The resort will also have a Central Village, “featuring a swimming pool that meanders in and around the restaurant complex.” Set back from this central area will be rooms housed in two-story structures built in groups of eight. Second-floor units will have ocean views.

Finally, the far west corner of the Cayo Largo development, accessible only by silent electric carts, will conceal 14 luxury villas hidden in an exclusive area of the resort.

The second hotel project in which Meliá plans to invest is along Cuba’s north coast at Bacunayagua, located halfway between Varadero and Havana in the province of Matanzas.

Last year, a Spanish-Cuban joint venture was signed in the presence of Cuba’s vice-president, Carlos Lage Dávila. The venture, known as Desarrollo Turístico Bacunayagua S.A., is comprised of Cuban state tourism entity Cubanacán (50%) and Valle Yumurí S.A. (50%), which itself is made up of Meliá and at least 10 other Spanish investors.

Under the 2001 agreement, investors will spend $50 million in the first phase to build two hotels and an 18-hole golf course, in addition to a small shopping mall. Within a de-cade, the Bacunayagua tourist complex could have two championship golf courses, a marina and as many as five hotels with a total of 1,200 rooms, representing an overall investment of more than $200 million.

Meliá has a 8-10% interest in Bacunayagua, which translates into an initial investment of $5 million. In October, the Spanish inves-tors visited Matanzas to meet with Cuban tourism authorities, with the goal of outlining future construction at Bacunayagua.

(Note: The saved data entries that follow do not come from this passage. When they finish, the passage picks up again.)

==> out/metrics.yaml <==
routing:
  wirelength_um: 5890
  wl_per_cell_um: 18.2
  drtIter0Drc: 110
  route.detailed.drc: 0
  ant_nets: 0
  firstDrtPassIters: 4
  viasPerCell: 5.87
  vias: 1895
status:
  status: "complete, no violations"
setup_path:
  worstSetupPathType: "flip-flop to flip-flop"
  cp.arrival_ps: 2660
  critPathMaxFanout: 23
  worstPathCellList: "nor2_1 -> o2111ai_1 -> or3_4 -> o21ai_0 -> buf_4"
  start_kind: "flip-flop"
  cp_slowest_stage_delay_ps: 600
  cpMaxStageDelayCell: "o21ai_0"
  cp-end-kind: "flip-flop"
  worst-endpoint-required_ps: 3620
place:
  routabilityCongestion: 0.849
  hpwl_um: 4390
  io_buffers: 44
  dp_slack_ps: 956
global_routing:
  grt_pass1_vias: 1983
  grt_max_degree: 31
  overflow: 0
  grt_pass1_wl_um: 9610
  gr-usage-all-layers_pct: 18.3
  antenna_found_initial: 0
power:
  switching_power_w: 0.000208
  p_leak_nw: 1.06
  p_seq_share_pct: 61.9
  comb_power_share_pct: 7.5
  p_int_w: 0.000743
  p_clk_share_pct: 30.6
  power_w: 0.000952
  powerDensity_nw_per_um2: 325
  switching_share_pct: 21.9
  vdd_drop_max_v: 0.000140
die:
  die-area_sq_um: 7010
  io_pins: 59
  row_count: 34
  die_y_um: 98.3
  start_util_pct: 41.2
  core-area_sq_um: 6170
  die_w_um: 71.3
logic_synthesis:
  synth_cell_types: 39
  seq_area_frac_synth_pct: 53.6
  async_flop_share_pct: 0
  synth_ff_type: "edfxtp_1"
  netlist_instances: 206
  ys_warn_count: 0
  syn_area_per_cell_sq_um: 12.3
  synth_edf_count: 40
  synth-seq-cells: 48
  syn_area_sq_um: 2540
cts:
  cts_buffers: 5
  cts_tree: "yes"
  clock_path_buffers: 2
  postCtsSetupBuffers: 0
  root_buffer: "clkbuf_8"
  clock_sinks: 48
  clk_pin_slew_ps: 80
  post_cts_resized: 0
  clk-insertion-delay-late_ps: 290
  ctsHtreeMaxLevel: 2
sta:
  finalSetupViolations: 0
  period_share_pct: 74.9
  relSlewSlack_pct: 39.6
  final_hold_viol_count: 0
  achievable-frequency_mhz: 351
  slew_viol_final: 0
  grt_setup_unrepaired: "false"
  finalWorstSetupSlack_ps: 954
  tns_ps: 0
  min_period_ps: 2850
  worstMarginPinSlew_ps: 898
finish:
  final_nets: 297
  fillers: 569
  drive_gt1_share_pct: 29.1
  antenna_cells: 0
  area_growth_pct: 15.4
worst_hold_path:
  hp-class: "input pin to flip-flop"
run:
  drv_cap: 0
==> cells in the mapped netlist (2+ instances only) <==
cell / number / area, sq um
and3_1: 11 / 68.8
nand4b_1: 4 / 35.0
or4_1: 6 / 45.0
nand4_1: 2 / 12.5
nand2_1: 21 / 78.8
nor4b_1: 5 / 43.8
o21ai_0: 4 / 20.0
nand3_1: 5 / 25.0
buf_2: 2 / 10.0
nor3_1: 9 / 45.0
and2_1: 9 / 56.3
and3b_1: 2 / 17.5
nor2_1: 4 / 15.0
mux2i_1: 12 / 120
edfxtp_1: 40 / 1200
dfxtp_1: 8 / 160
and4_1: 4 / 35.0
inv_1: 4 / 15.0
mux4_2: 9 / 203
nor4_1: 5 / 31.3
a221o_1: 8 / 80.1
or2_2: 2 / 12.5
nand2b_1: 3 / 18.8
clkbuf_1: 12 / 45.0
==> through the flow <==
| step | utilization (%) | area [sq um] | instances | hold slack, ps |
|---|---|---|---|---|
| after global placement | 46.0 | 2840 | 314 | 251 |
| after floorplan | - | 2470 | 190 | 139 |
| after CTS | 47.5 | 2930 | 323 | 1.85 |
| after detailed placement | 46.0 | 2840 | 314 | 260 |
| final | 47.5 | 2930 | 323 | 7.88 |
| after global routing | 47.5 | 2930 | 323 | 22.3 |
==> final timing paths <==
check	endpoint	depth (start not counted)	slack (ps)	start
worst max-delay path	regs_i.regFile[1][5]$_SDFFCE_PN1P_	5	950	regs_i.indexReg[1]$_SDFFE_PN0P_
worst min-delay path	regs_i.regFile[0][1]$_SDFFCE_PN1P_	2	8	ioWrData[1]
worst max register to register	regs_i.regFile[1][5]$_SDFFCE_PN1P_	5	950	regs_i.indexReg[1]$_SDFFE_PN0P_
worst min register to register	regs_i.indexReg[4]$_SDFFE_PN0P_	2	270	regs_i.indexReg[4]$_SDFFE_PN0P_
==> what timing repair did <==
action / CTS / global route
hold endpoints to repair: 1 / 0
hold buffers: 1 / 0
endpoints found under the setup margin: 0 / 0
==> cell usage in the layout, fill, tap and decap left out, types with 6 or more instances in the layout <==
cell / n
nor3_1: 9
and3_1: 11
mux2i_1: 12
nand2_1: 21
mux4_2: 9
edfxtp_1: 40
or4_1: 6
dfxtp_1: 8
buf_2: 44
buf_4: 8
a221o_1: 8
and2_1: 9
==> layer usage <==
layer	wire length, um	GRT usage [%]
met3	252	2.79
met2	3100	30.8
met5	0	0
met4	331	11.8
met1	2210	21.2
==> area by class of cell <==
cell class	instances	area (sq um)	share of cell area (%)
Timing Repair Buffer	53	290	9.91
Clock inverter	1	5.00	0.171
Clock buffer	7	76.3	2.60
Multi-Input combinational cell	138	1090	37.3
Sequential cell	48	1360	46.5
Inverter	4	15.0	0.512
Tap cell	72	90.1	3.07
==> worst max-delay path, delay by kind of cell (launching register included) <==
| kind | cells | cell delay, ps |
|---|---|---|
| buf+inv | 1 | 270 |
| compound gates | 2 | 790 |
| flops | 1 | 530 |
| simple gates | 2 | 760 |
## src/rtl/vlist_pkg.sv

```systemverilog
package vlist_pkg;
    localparam int WORD_W = 32;
    localparam int TAG_W  = 8;
    localparam int RATE_W = 24;
    localparam int POL_W  = 2;
    localparam int DIV_W  = 2;

    localparam logic [TAG_W-1:0] TAG_RATE = 8'h00;
    localparam logic [TAG_W-1:0] TAG_POL  = 8'h01;
    localparam logic [TAG_W-1:0] CTRL_TAG = 8'hE0;

    typedef enum logic [2:0] {
        ST_TYPE,
        ST_MODE,
        ST_BODY,
        ST_EXT,
        ST_DONE
    } state_e;
endpackage

```

## src/rtl/vlist_classify.sv

```systemverilog
module vlist_classify
    import vlist_pkg::*;
#(
    parameter int W  = WORD_W,
    parameter int TW = TAG_W,
    parameter int RW = RATE_W,
    parameter int PW = POL_W
) (
    input  logic [W-1:0] word,
    output logic         is_term,
    output logic         is_ctrl,
    output logic         is_rate,
    output logic         is_pol,
    output logic         pol_ok,
    output logic         bad_tag
);
    localparam int TAG_LSB = W - TW;

    logic [TW-1:0] tag;

    always_comb begin
        tag     = word[W-1:TAG_LSB];
        is_term = &word;
        is_ctrl = (tag == CTRL_TAG);
        is_rate = (tag == TAG_RATE);
        is_pol  = (tag == TAG_POL);
        pol_ok  = (word[RW-1:PW] == '0);
        bad_tag = !is_rate && !is_pol;
    end
endmodule

```

## src/rtl/vlist_ext_store.sv

```systemverilog
module vlist_ext_store #(
    parameter int RW = 24,
    parameter int PW = 2
) (
    input  logic          clk,
    input  logic          rst,
    input  logic          clr,
    input  logic          we_rate,
    input  logic          we_pol,
    input  logic [RW-1:0] rate_in,
    input  logic [PW-1:0] pol_in,
    output logic          rate_present,
    output logic [RW-1:0] rate_khz,
    output logic [PW-1:0] sync_pol
);
    always_ff @(posedge clk) begin
        if (rst || clr) begin
            rate_present <= 1'b0;
            rate_khz     <= '0;
            sync_pol     <= '0;
        end else begin
            if (we_rate) begin
                rate_present <= 1'b1;
                rate_khz     <= rate_in;
            end
            if (we_pol) begin
                sync_pol <= pol_in;
            end
        end
    end
endmodule

```

## src/rtl/vlist_ctrl_capture.sv

```systemverilog
module vlist_ctrl_capture #(
    parameter int            W       = 32,
    parameter int            DW      = 2,
    parameter logic [DW-1:0] OVR_DIV = '0
) (
    input  logic         clk,
    input  logic         rst,
    input  logic         clr,
    input  logic         we,
    input  logic [W-1:0] word,
    input  logic         rate_present,
    output logic         ctrl_seen,
    output logic [W-1:0] ctrl_word
);
    logic [W-1:0] raw_q;

    always_ff @(posedge clk) begin
        if (rst || clr) begin
            ctrl_seen <= 1'b0;
            raw_q     <= '0;
        end else if (we) begin
            ctrl_seen <= 1'b1;
            raw_q     <= word;
        end
    end

    always_comb begin
        ctrl_word = raw_q;
        if (rate_present) begin
            ctrl_word[DW-1:0] = OVR_DIV;
        end
    end
endmodule

```

## src/rtl/vlist_parser.sv

```systemverilog
module vlist_parser
    import vlist_pkg::*;
#(
    parameter logic [DIV_W-1:0] OVR_DIV = '0
) (
    input  logic              clk,
    input  logic              rst,
    input  logic              in_valid,
    input  logic [WORD_W-1:0] in_data,
    output logic              in_ready,
    output logic              reg_valid,
    output logic [WORD_W-1:0] reg_data,
    output logic              done,
    output logic [WORD_W-1:0] base_mode,
    output logic              rate_present,
    output logic [RATE_W-1:0] rate_khz,
    output logic [POL_W-1:0]  sync_pol,
    output logic              ctrl_seen,
    output logic [WORD_W-1:0] ctrl_word,
    output logic              err
);
    state_e state_q, state_d;
    logic   ext_fmt_q;
    logic   accept;
    logic   is_term, is_ctrl, is_rate, is_pol, pol_ok, bad_tag;
    logic   clr, ext_word, body_word;

    vlist_classify #(
        .W (WORD_W),
        .TW(TAG_W),
        .RW(RATE_W),
        .PW(POL_W)
    ) u_cls (
        .word   (in_data),
        .is_term(is_term),
        .is_ctrl(is_ctrl),
        .is_rate(is_rate),
        .is_pol (is_pol),
        .pol_ok (pol_ok),
        .bad_tag(bad_tag)
    );

    always_comb begin
        accept    = in_valid && in_ready;
        clr       = accept && (state_q == ST_TYPE);
        body_word = accept && (state_q == ST_BODY) && !is_term;
        ext_word  = accept && (state_q == ST_EXT) && !is_term;
    end

    vlist_ext_store #(
        .RW(RATE_W),
        .PW(POL_W)
    ) u_ext (
        .clk         (clk),
        .rst         (rst),
        .clr         (clr),
        .we_rate     (ext_word && is_rate),
        .we_pol      (ext_word && is_pol && pol_ok),
        .rate_in     (in_data[RATE_W-1:0]),
        .pol_in      (in_data[POL_W-1:0]),
        .rate_present(rate_present),
        .rate_khz    (rate_khz),
        .sync_pol    (sync_pol)
    );

    vlist_ctrl_capture #(
        .W      (WORD_W),
        .DW     (DIV_W),
        .OVR_DIV(OVR_DIV)
    ) u_ctl (
        .clk         (clk),
        .rst         (rst),
        .clr         (clr),
        .we          (body_word && is_ctrl),
        .word        (in_data),
        .rate_present(rate_present),
        .ctrl_seen   (ctrl_seen),
        .ctrl_word   (ctrl_word)
    );

    // State register
    always_ff @(posedge clk) begin
        if (rst) state_q <= ST_TYPE;
        else     state_q <= state_d;
    end

    // Next-state logic
    always_comb begin
        state_d = state_q;
        unique case (state_q)
            ST_TYPE: if (accept) state_d = ST_MODE;
            ST_MODE: if (accept) state_d = ST_BODY;
            ST_BODY: if (accept && is_term) state_d = ext_fmt_q ? ST_EXT : ST_DONE;
            ST_EXT:  if (accept && is_term) state_d = ST_DONE;
            ST_DONE: state_d = ST_TYPE;
            default: state_d = ST_TYPE;
        endcase
    end

    // Outputs decoded from state
    always_comb begin
        in_ready = 1'b1;
        done     = 1'b0;
        unique case (state_q)
            ST_DONE: begin
                in_ready = 1'b0;
                done     = 1'b1;
            end
            default: ;
        endcase
    end

    // Datapath registers
    always_ff @(posedge clk) begin
        if (rst) begin
            ext_fmt_q <= 1'b0;
            base_mode <= '0;
            reg_valid <= 1'b0;
            reg_data  <= '0;
            err       <= 1'b0;
        end else begin
            reg_valid <= body_word;
            if (body_word) reg_data <= in_data;
            if (clr) begin
                ext_fmt_q <= (in_data == WORD_W'(1));
                if (in_data > WORD_W'(1)) err <= 1'b1;
            end
            if (accept && state_q == ST_MODE) base_mode <= in_data;
            if (ext_word && (bad_tag || (is_pol && !pol_ok))) err <= 1'b1;
        end
    end
endmodule

```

Coincidentally, Bacunayagua happens to be located 15 minutes’ drive east of Jibacoa, where LCI plans an equally huge 2,400-room tourist resort on 5.5 square kilometers of beachfront property.

When finished, LCI’s resort could boast six hotels, a marina and two 18-hole champion-ship golf courses, as well as retail shops, tennis facilities, equestrian trails and more. Total investment could reach $240 million.

Cánaves said this coastal area, which is relatively undeveloped, has become popular with foreign investors because “there’s practically no more room in Varadero,” where Sol Meliá now runs seven hotels under the Meliá, Sol, Tryp and Paradisus brand names.

Cuban tourism authorities are said to be very interested in the Bacunayagua project, which would mean new jobs and a new source of dollars for the cash-strapped government.

It wouldn’t be a moment too soon for Meliá, either. At present, the hotel chain — which employs 8,000 people at its 22 properties — says Cuba generates $190 million in annual revenues. But Cánaves says the average occupancy rate is only 64% this year, due to a 20% drop in tourist arrivals compared to 2001.

Even worse is a 34.7% drop in Cuban management fees during the first half of 2002 compared with the same period a year ago.

“The slowdown of the Canadian market is strongly affecting business, especially in the Varadero region,” according to Meliá’s 2nd-quarter earnings statement. “Nevertheless, the company is witnessing an improvement in the Canadian market and expects a recovery of the region before year’s end.”

But Cánaves isn’t spending millions just to lure Canadians. What he and virtually every other hotelier in Cuba yearns for is an end to the U.S. travel ban. When that happens, as many as five million Americans could be streaming into Cuba annually — many of them driven by curiosity to visit an island that has been off-limits to them for over 40 years.

“There’s a lot of movement now to lift the embargo,” he said. “It’s a fact that every day more Americans come to Cuba. I don’t think it’ll be long before the ban is lifted, and U.S. tourists will be able to visit Cuba freely.”